* **EXERCISE DESCRIPTION**: Each line of the data that includes the string "aclk" is to be copied out.

* **PROVIDED DATA**:
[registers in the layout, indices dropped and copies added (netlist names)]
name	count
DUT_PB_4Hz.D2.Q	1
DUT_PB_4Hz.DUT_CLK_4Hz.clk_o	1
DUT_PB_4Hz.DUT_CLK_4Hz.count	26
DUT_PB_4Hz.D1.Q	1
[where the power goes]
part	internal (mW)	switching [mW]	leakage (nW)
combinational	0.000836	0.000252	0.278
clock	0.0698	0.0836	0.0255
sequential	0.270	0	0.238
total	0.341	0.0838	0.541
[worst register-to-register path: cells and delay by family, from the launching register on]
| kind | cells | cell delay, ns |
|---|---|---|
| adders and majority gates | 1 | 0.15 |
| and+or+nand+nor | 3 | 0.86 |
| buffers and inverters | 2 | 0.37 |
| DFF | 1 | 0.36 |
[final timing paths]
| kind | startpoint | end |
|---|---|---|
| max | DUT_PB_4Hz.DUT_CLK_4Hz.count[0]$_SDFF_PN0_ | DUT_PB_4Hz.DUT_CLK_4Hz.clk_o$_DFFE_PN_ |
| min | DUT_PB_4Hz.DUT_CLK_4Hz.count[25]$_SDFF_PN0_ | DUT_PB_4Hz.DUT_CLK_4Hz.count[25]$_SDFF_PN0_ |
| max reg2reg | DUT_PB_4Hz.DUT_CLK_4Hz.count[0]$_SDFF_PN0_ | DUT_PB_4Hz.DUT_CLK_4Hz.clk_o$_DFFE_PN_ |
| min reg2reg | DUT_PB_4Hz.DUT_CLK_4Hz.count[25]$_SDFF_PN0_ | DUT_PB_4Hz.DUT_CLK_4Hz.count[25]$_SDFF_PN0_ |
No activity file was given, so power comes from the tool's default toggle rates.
===== design/flow/constraint.sdc =====
current_design clk_counter

set clk_period 4.3
set clk_io_pct 0.2

create_clock -name clk0 -period $clk_period [get_ports {clk}]

set non_clock_inputs [all_inputs -no_clocks]
set_input_delay [expr $clk_period * $clk_io_pct] -clock clk0 $non_clock_inputs
set_output_delay [expr $clk_period * $clk_io_pct] -clock clk0 [all_outputs]

===== design/flow/config.mk =====
export PLATFORM = sky130hd
export DESIGN_NAME = clk_counter
export DESIGN_NICKNAME = clk_counter
export VERILOG_FILES = /design/flow/design.v
export SDC_FILE = /design/flow/constraint.sdc
export NUM_CORES = 4
export LEC_CHECK = 1
export CORE_AREA = 10 10 101 101
export DIE_AREA = 0 0 111 111

===== design/flow/design.v =====
module clk_counter(
  input  logic        clk,
  input  logic        rst,
  output logic [3:0]  led
);
  logic [31:0] cnt = 0;   
  always_ff @( posedge clk ) begin
    if( rst ) begin
      cnt <= 0;
    end else begin
      cnt    <= cnt + 1;
      led[0] <= cnt[26];     
      led[1] <= cnt[24];     
      led[2] <= cnt[22];     
      led[3] <= cnt[20];     
    end
  end
endmodule

===== design/flow/run.sh =====
#!/bin/bash
# OpenROAD 26Q1-2900-gdf79404cd8, Yosys 0.63+post, stock flow scripts
make -C /OpenROAD-flow-scripts/flow DESIGN_CONFIG=/design/flow/config.mk WORK_HOME=/design/flow/orfs finish
===== /design/flow/run.sh =====
#!/bin/bash
# OpenROAD 26Q1-2900-gdf79404cd8, Yosys 0.63+post, stock flow scripts
make -C /OpenROAD-flow-scripts/flow DESIGN_CONFIG=/design/flow/config.mk WORK_HOME=/design/flow/orfs finish

===== /design/flow/config.mk =====
export PLATFORM = sky130hd
export DESIGN_NAME = lab1
export DESIGN_NICKNAME = lab1
export VERILOG_FILES = /design/flow/design.v
export SDC_FILE = /design/flow/constraint.sdc
export NUM_CORES = 4
export LEC_CHECK = 1
export CORE_UTILIZATION = 40

===== /design/flow/constraint.sdc =====
current_design lab1

set clk_period 5.9
set clk_io_pct 0.2

create_clock -name clk0 -period $clk_period [get_ports {CLOCK_50}]

set non_clock_inputs [all_inputs -no_clocks]
set_input_delay [expr $clk_period * $clk_io_pct] -clock clk0 $non_clock_inputs
set_output_delay [expr $clk_period * $clk_io_pct] -clock clk0 [all_outputs]
--- flow/design.v ---
module polyphase_fir_decimator_63tap #(
    parameter int DECIMATION_FACTOR = 9,
    parameter int TAP_LEN_ORIG      = 63,
    parameter int DATA_WIDTH        = 16,
    parameter int COEF_WIDTH        = 16
)(
    input  logic clk,
    input  logic rst,
    input  logic din_valid,
    output logic dout_valid,
    input  logic signed [DATA_WIDTH-1:0] din,
    output logic signed [DATA_WIDTH-1:0] dout
);
    localparam TAP_LEN_PADDED = TAP_LEN_ORIG;
    localparam SUB_TAP_LEN = TAP_LEN_PADDED / DECIMATION_FACTOR;
    localparam int mul_width = DATA_WIDTH + COEF_WIDTH;
    localparam int sub_acc_width = mul_width + $clog2(SUB_TAP_LEN);  
    localparam int final_acc_width = sub_acc_width + $clog2(DECIMATION_FACTOR);  
    localparam signed [DATA_WIDTH-1:0] MAX_VAL = (1 << (DATA_WIDTH - 1)) - 1;
    localparam signed [DATA_WIDTH-1:0] MIN_VAL = -(1 << (DATA_WIDTH - 1));
    localparam logic signed [COEF_WIDTH-1:0] fir_coef [TAP_LEN_ORIG-1:0] = '{
        16'd51,   16'd38,   16'd51,   16'd67,   16'd86,   16'd108,  16'd133,  16'd161,  16'd192,  16'd226, 
        16'd263,  16'd302,  16'd344,  16'd389,  16'd435,  16'd483,  16'd532,  16'd581,  16'd630,  16'd679, 
        16'd727,  16'd773,  16'd817,  16'd858,  16'd896,  16'd929,  16'd959,  16'd984,  16'd1003, 16'd1017, 
        16'd1026, 16'd1029, 16'd1026, 16'd1017, 16'd1003, 16'd984,  16'd959,  16'd929,  16'd896,  16'd858, 
        16'd817,  16'd773,  16'd727,  16'd679,  16'd630,  16'd581,  16'd532,  16'd483,  16'd435,  16'd389, 
        16'd344,  16'd302,  16'd263,  16'd226,  16'd192,  16'd161,  16'd133,  16'd108,  16'd86,   16'd67, 
        16'd51,   16'd38,   16'd51
    };
    typedef logic signed [COEF_WIDTH-1:0] T_SubFilterCoefs[SUB_TAP_LEN-1:0];
    typedef T_SubFilterCoefs T_PolyCoefs[DECIMATION_FACTOR-1:0];
    localparam T_PolyCoefs poly_coefs = get_poly_coefs();
    function automatic T_PolyCoefs get_poly_coefs();
        T_PolyCoefs temp_coefs;  
        for (int i = 0; i < DECIMATION_FACTOR; i++) begin
            for (int j = 0; j < SUB_TAP_LEN; j++) begin
                temp_coefs[i][j] = fir_coef[j * DECIMATION_FACTOR + i];
            end
        end
        return temp_coefs;
    endfunction
    logic [$clog2(DECIMATION_FACTOR)-1:0] input_cnt;
    logic signed [DATA_WIDTH-1:0] sr_bank [DECIMATION_FACTOR-1:0][SUB_TAP_LEN-1:0];
    logic calc_trigger;
    always_ff @(posedge clk) begin
        if (rst) begin
            input_cnt <= '0;
            for (int i = 0; i < DECIMATION_FACTOR; i++) begin
                for (int j = 0; j < SUB_TAP_LEN; j++) begin
                    sr_bank[i][j] <= '0;
                end
            end
        end else if (din_valid) begin
            for (int j = SUB_TAP_LEN - 1; j > 0; j--) begin
                sr_bank[input_cnt][j] <= sr_bank[input_cnt][j-1];
            end
            sr_bank[input_cnt][0] <= din;
            if (input_cnt == DECIMATION_FACTOR - 1) begin
                input_cnt <= '0;
            end else begin
                input_cnt <= input_cnt + 1;
            end
        end
    end
    always_ff @(posedge clk) begin
        if (rst) calc_trigger <= 1'b0;
        else     calc_trigger <= (din_valid && input_cnt == DECIMATION_FACTOR - 1);
    end
    logic signed [sub_acc_width-1:0] sub_filter_out [DECIMATION_FACTOR-1:0];
    generate
        genvar k;
        for (k = 0; k < DECIMATION_FACTOR; k = k + 1) begin : sub_fir_mac
            logic signed [DATA_WIDTH-1:0] sr_bank_reg [SUB_TAP_LEN-1:0];
            logic signed [sub_acc_width-1:0] mac_pipe_acc;
            logic calc_trigger_pipe;
            always_ff @(posedge clk) begin
                if (calc_trigger) begin
                    for (int i = 0; i < SUB_TAP_LEN; i = i + 1) begin
                        sr_bank_reg[i] <= sr_bank[k][i];
                    end
                end
            end
            always_ff @(posedge clk) begin
                if (rst) begin
                    mac_pipe_acc      <= '0;
                    calc_trigger_pipe <= 1'b0;
                end else begin
                    calc_trigger_pipe <= calc_trigger;
                    if (calc_trigger) begin
                        automatic logic signed [sub_acc_width-1:0] sum = '0;
                        for (int tap = 0; tap < 4; tap++) begin
                            sum += sr_bank_reg[tap] * poly_coefs[k][tap];
                        end
                        mac_pipe_acc <= sum;
                    end
                end
            end
            always_ff @(posedge clk) begin
                if (rst) begin
                    sub_filter_out[k] <= '0;
                end else if (calc_trigger_pipe) begin
                    automatic logic signed [sub_acc_width-1:0] sum = mac_pipe_acc;
                    for (int tap = 4; tap < SUB_TAP_LEN; tap++) begin
                        sum += sr_bank_reg[tap] * poly_coefs[k][tap];
                    end
                    sub_filter_out[k] <= sum;
                end
            end
        end
    endgenerate
    logic signed [sub_acc_width+0:0] sum_stage1 [4:0];
    logic signed [sub_acc_width+1:0] sum_stage2 [2:0];
    logic signed [sub_acc_width+2:0] sum_stage3 [1:0];
    logic signed [final_acc_width-1:0] total_sum;
    always_ff @(posedge clk) begin
        if (rst) begin
            sum_stage1 <= '{default:'0};
        end else begin
            for (int i = 0; i < 4; i++) sum_stage1[i] <= sub_filter_out[2*i] + sub_filter_out[2*i+1];
            sum_stage1[4] <= sub_filter_out[8];
        end
    end
    always_ff @(posedge clk) begin
        if (rst) begin
            sum_stage2 <= '{default:'0};
        end else begin
            for (int i = 0; i < 2; i++) sum_stage2[i] <= sum_stage1[2*i] + sum_stage1[2*i+1];
            sum_stage2[2] <= sum_stage1[4];
        end
    end
    always_ff @(posedge clk) begin
        if (rst) begin
            sum_stage3 <= '{default:'0};
        end else begin
            sum_stage3[0] <= sum_stage2[0] + sum_stage2[1];
            sum_stage3[1] <= sum_stage2[2];
        end
    end
    always_ff @(posedge clk) begin
        if (rst) begin
            total_sum <= '0;
        end else begin
            total_sum <= sum_stage3[0] + sum_stage3[1];
        end
    end
    logic [6:0] valid_pipeline;
    always_ff @(posedge clk) begin
        if (rst) valid_pipeline <= '0;
        else     valid_pipeline <= {valid_pipeline[5:0], calc_trigger};
    end
    always_ff @(posedge clk) begin
        if (rst) begin
            dout       <= '0;
            dout_valid <= 1'b0;
        end else begin
            dout_valid <= valid_pipeline[6];  
            if (valid_pipeline[6]) begin      
                logic signed [final_acc_width-1:0] scaled_out;
                logic signed [DATA_WIDTH-1:0] saturated_out;
                scaled_out = total_sum >>> 15; 
                if (scaled_out > MAX_VAL)       saturated_out = MAX_VAL;
                else if (scaled_out < MIN_VAL)  saturated_out = MIN_VAL;
                else                            saturated_out = scaled_out[DATA_WIDTH-1:0];
                dout <= saturated_out;
            end
        end
    end
endmodule
--- flow/run.sh ---
#!/bin/bash
# OpenROAD 26Q1-2900-gdf79404cd8, Yosys 0.63+post, stock flow scripts
make -C /OpenROAD-flow-scripts/flow DESIGN_CONFIG=/design/flow/config.mk WORK_HOME=/design/flow/orfs finish
--- flow/config.mk ---
export PLATFORM = sky130hd
export DESIGN_NAME = polyphase_fir_decimator_63tap
export DESIGN_NICKNAME = polyphase_fir_decimator_63tap
export VERILOG_FILES = /design/flow/design.v
export SDC_FILE = /design/flow/constraint.sdc
export NUM_CORES = 4
export LEC_CHECK = 1
export CORE_UTILIZATION = 40
export SYNTH_HDL_FRONTEND = slang
--- flow/constraint.sdc ---
current_design polyphase_fir_decimator_63tap

set clk_period 72.0
set clk_io_pct 0.2

create_clock -name clk0 -period $clk_period [get_ports {clk}]

set non_clock_inputs [all_inputs -no_clocks]
set_input_delay [expr $clk_period * $clk_io_pct] -clock clk0 $non_clock_inputs
set_output_delay [expr $clk_period * $clk_io_pct] -clock clk0 [all_outputs]
==> reports/metrics.cfg <==
[placed_design]
dpl-instance-area_sq_um=352000
portBuffers=35
gpl.final_weighted_congestion=1.03
hpwlAfterDp_microns=930000
detailedPlace.worstSlack_ns=52.94
placed_instances=40200

[sta]
max_slew.worst_pin.slew_ns=1.02
timing.max_slew.rel_slack_pct=31.5
fin_crit_sh_pct=25.2
timing.final.crit_period_ns=18.15
finalSetupViolCount=0
rsz0062_at_grt=no
fin_setup_tns_ns=0
setup_ws_ns=53.85
clock.fmax_mhz=55.1
timing.clock.skew_ns=0.152
maxSlewViolCount=0
finalHoldViolCount=0

[logic_synthesis]
max_area_cell_share_pct=26.8
yosysWarningCount=0
yosys_most_used_dff=sky130_fd_sc_hd__edfxtp_1
synth.lib_cells_used.distinct=96
synth_seq_share_pct=30.8
synth.ff_latch_count=3684
ys_cells=29100
post_synth_design_cell_area_sq_um=337000
yosys-stat-area_sq_um=337000
enable_flop_cells=3003
ys_async_sr_fraction_pct=0
postSynthCellCount=29100
synth_top_cell_by_area=sky130_fd_sc_hd__edfxtp_1
syn_avg_cell_area_sq_um=11.6
netlist_top_cells_area=sky130_fd_sc_hd__edfxtp_1 (27%), sky130_fd_sc_hd__fa_1 (26%), sky130_fd_sc_hd__ha_1 (17%), sky130_fd_sc_hd__inv_1 (8.1%), sky130_fd_sc_hd__dfxtp_1 (4.0%)
netlist.top_cell.by_instances=sky130_fd_sc_hd__inv_1
post_synth_most_frequent_cells=sky130_fd_sc_hd__inv_1 (7237), sky130_fd_sc_hd__ha_1 (4488), sky130_fd_sc_hd__fa_1 (4307)

[worst_setup_path]
worst_setup_path_start_kind=primary input
critical_path_cell_by_cell=clkdlybuf4s50_1 > nor2b_4 > buf_4 > nand3_1 > nor2_4 > buf_4 > buf_4
worstPathArrival_ns=18.80
regToRegSetupSlack_ns=61.43
reg2reg_depth=37
req_time_crit_path_ns=72.65
worstReg2RegEnd=sub_fir_mac[1].mac_pipe_acc[27]
crit_fanout=38
timing.critical_path.to_type=flip-flop
critical-path-top-cell-by-count=sky130_fd_sc_hd__buf_4
timing.setup.critical_path_class=in -> reg
slowest_delay_ns=0.86
worst_reg2reg_path_startpoint=sub_fir_mac[1].sr_bank_reg[0][5]
critical_path.slowest_cell=sky130_fd_sc_hd__nor2_4

[clock_network]
numClockSinks=3684
clock_tree.htree_level_count=5
ctsRootBufferMaster=sky130_fd_sc_hd__clkbuf_16
cts_tree=done
path_clk_slew_ns=0.06
cts_post_setup_buffers_inserted=0
hold_buffers=0
worst_skew_pair.late_latency_ns=1.13
cts_repair_resize_count=0
cts_buffers=405
ctsLongestPathBuffers=4

[power_and_ir_drop]
vdd_drop_max_mv=0.0237
swShare_pct=25.5
cellLeakagePower_nw=169
comb_power_share_pct=6.5
clkPwrFrac_pct=43.8
powerDensity_nw_per_um2=13.4
internal-power_mw=3.67
sequentialPowerShare_pct=49.8
total_switching_power_mw=1.25

[drt]
wl_per_cell_microns=26.3
drt-total-wl_microns=1080000
via_count=207000
detail_route.vias_per_cell=5.02
detailedRoute.firstIterationViolations=10700
drt-pass1-iter-count=8
final_ant_viol_nets=0
drc_violation_count_after_routing=0

[worst_hold_path]
hold_class=reg -> reg
hold_sp=sr_bank[2][103]
worst_hold_path.endpoint=sub_fir_mac[2].sr_bank_reg[6][7]
worstHoldPathCells=0

[finish]
largest_register_ffs=1680
final_util_pct=43.7
area_growth_pct=8.85
layout-drive-gt1-share_pct=5.46
layout.cell_area.non_filler_sq_um=366000
finalNonFillerCells=41200

[grt]
grt_start_max_net_pins=124
grt_pass1_wl_microns=1540000
grt.total_usage_pct=27.7
global_route.overflow_total=0
grt_antenna_before_repair=226
grt_pass1_vias=216000

[run]
stage_log_warnings=275
max-cap-violations=0

[floorplanning]
row_count=336
core_area_sq_um=838000
initCoreUtil_pct=40.2
die_h_microns=919
design.portCount=36
die.size.x_microns=919
dieArea_sq_um=845000

[status]
outcome=finished, final reports clean
==> flow/design.v <==
module driver_ad5328 #(
  parameter TRANSACTION_DELAY = 100
)(
	input wire aclk,
	input wire resetn,
  input signed [11:0] ch0_data,
  input signed [11:0] ch1_data,
  input signed [11:0] ch2_data,
  input signed [11:0] ch3_data,
  input signed [11:0] ch4_data,
  input signed [11:0] ch5_data,
  input signed [11:0] ch6_data,
  input signed [11:0] ch7_data,
	output reg dac_dout,
	output reg dac_ldac,
	output reg dac_sync,
	output reg dac_sclk
);
  localparam INITIAL_CLK_DELAY = 100;
  localparam INITIAL_CLK_DELAY_WIDTH = $clog2(INITIAL_CLK_DELAY);
	localparam TRANSACTION_DELAY_WIDTH = $clog2(TRANSACTION_DELAY);
	localparam MAX_INDEX_CONFIG_PARAM = 1;
	localparam MAX_INDEX_DATA_PARAM = 7;
	localparam WRITE_LDAC_REGISTER = {3'b101, 11'd0, 2'b00};
	reg [1:0] r_spi_state;
	reg [15:0] r_spi_data_send;
	reg [3:0] r_spi_data_index;
	reg [TRANSACTION_DELAY_WIDTH-1:0] r_spi_transaction_delay_counter;
	wire w_spi_busy;
	reg [INITIAL_CLK_DELAY_WIDTH-1:0] r_dac_controller_initial_delay;
	reg r_dac_controller_begin_transaction;
	reg [2:0] r_dac_controller_state;
	reg [15:0] r_dac_controller_data_send;
	reg [2:0] r_counter_config_registers;
	reg [2:0] r_counter_data_registers;
	wire [15:0] r_dac_controller_config_register_matrix [1:0];
	wire [15:0] r_dac_controller_data_register_matrix [7:0];
	assign r_dac_controller_config_register_matrix[0] = {3'b101, 11'd0, 2'b00};
	assign r_dac_controller_config_register_matrix[1] = {3'b101, 11'd0, 2'b00};
	assign r_dac_controller_data_register_matrix[0] = {1'b0, 3'b000, ch0_data};
	assign r_dac_controller_data_register_matrix[1] = {1'b0, 3'b001, ch1_data};
	assign r_dac_controller_data_register_matrix[2] = {1'b0, 3'b010, ch2_data};
	assign r_dac_controller_data_register_matrix[3] = {1'b0, 3'b011, ch3_data};
	assign r_dac_controller_data_register_matrix[4] = {1'b0, 3'b100, ch4_data};
	assign r_dac_controller_data_register_matrix[5] = {1'b0, 3'b101, ch5_data};
	assign r_dac_controller_data_register_matrix[6] = {1'b0, 3'b110, ch6_data};
	assign r_dac_controller_data_register_matrix[7] = {1'b0, 3'b111, ch7_data};
	always @(posedge aclk)
		if (!resetn) begin
			r_dac_controller_state <= 3'd0;
			r_dac_controller_data_send <= 16'd0;
			r_dac_controller_begin_transaction <= 1'b0;
			r_counter_config_registers <= 2'd0;
			r_counter_data_registers <= 2'd0;
			r_dac_controller_initial_delay <= {INITIAL_CLK_DELAY_WIDTH{1'b0}};
			dac_ldac <= 1'b1;
		end
		else 
			case (r_dac_controller_state)
				3'd0: begin
					if (r_dac_controller_initial_delay == INITIAL_CLK_DELAY) r_dac_controller_state <= 3'd1;
					else r_dac_controller_state <= 3'd0;
					r_dac_controller_data_send <= 16'd0;
					r_dac_controller_initial_delay <= r_dac_controller_initial_delay + 1;
				end
				3'd1: begin  
					r_dac_controller_state <= 3'd2;
					r_dac_controller_begin_transaction <= 1'b1;
					r_dac_controller_data_send <= r_dac_controller_config_register_matrix[r_counter_config_registers];
					dac_ldac <= 1'b0;
				end	
				3'd2: begin
					if (!w_spi_busy && (r_counter_config_registers == MAX_INDEX_CONFIG_PARAM)) r_dac_controller_state <= 3'd3;
					else if (!w_spi_busy && (r_counter_config_registers < MAX_INDEX_CONFIG_PARAM)) r_dac_controller_state <= 3'd1;
					else r_dac_controller_state <= 3'd2;
					r_dac_controller_begin_transaction <= 1'b0;
					r_counter_config_registers <= (!w_spi_busy)? r_counter_config_registers+3'd1: r_counter_config_registers;
				end
				3'd3: begin  
					if (w_spi_busy) r_dac_controller_state <= 3'd4;
					else r_dac_controller_state <= 3'd3;
					r_dac_controller_begin_transaction <= 1'b1;
					r_dac_controller_data_send <= r_dac_controller_data_register_matrix[r_counter_data_registers];
				end	
				3'd4: begin
					if (!w_spi_busy) r_dac_controller_state <= 3'd3;
					else r_dac_controller_state <= 3'd4;
					r_dac_controller_begin_transaction <= 1'b0;
					r_counter_data_registers <= (!w_spi_busy)? r_counter_data_registers+3'd1: r_counter_data_registers;
				end
			endcase
  always @(posedge aclk)
    if (!resetn ) 
      dac_sclk <= 1'b0;
    else 
      dac_sclk <= ~dac_sclk;
	always @(posedge aclk)
		if (!resetn) begin
			r_spi_state <= 2'd0;
			r_spi_data_send <= 16'd0;
			r_spi_data_index <= 4'd15;
			r_spi_transaction_delay_counter <= {TRANSACTION_DELAY_WIDTH{1'b0}};
		end
		else
			case (r_spi_state)
				2'd0: begin
					if (r_dac_controller_begin_transaction && !dac_sclk) r_spi_state <= 2'd1;
					else r_spi_state <= 2'd0;
					r_spi_data_send <= r_dac_controller_data_send;
					r_spi_data_index <= 4'd15;
					r_spi_transaction_delay_counter <= {TRANSACTION_DELAY_WIDTH{1'b0}};
					dac_sync <= 1'b1;
				end
				2'd1: begin  
					if (!dac_sync ) r_spi_state <= 2'd2;
          else r_spi_state <= 2'd1;
          dac_sync <= 1'b0;
					dac_dout <= r_spi_data_send[r_spi_data_index];
				end
        2'd2: begin  
          if (r_spi_data_index == 0) r_spi_state <= 2'd3;
          else r_spi_state <= 2'd2;
          r_spi_data_index <= dac_sclk? r_spi_data_index - 1: r_spi_data_index;
          dac_dout <= r_spi_data_send[r_spi_data_index];
          dac_sync <= 1'b0;
        end
				2'd3: begin
          if (r_spi_transaction_delay_counter >= TRANSACTION_DELAY) r_spi_state <= 2'd0;
          else r_spi_state <= 2'd3;
          r_spi_transaction_delay_counter <= r_spi_transaction_delay_counter + 1;
          dac_sync <= 1'b1;
				end
			endcase
	assign w_spi_busy = (r_spi_state != 2'd0)? 1'b1: 1'b0;
endmodule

* **RESULT OF THE TASK**:
	input wire aclk,
	always @(posedge aclk)
  always @(posedge aclk)
	always @(posedge aclk)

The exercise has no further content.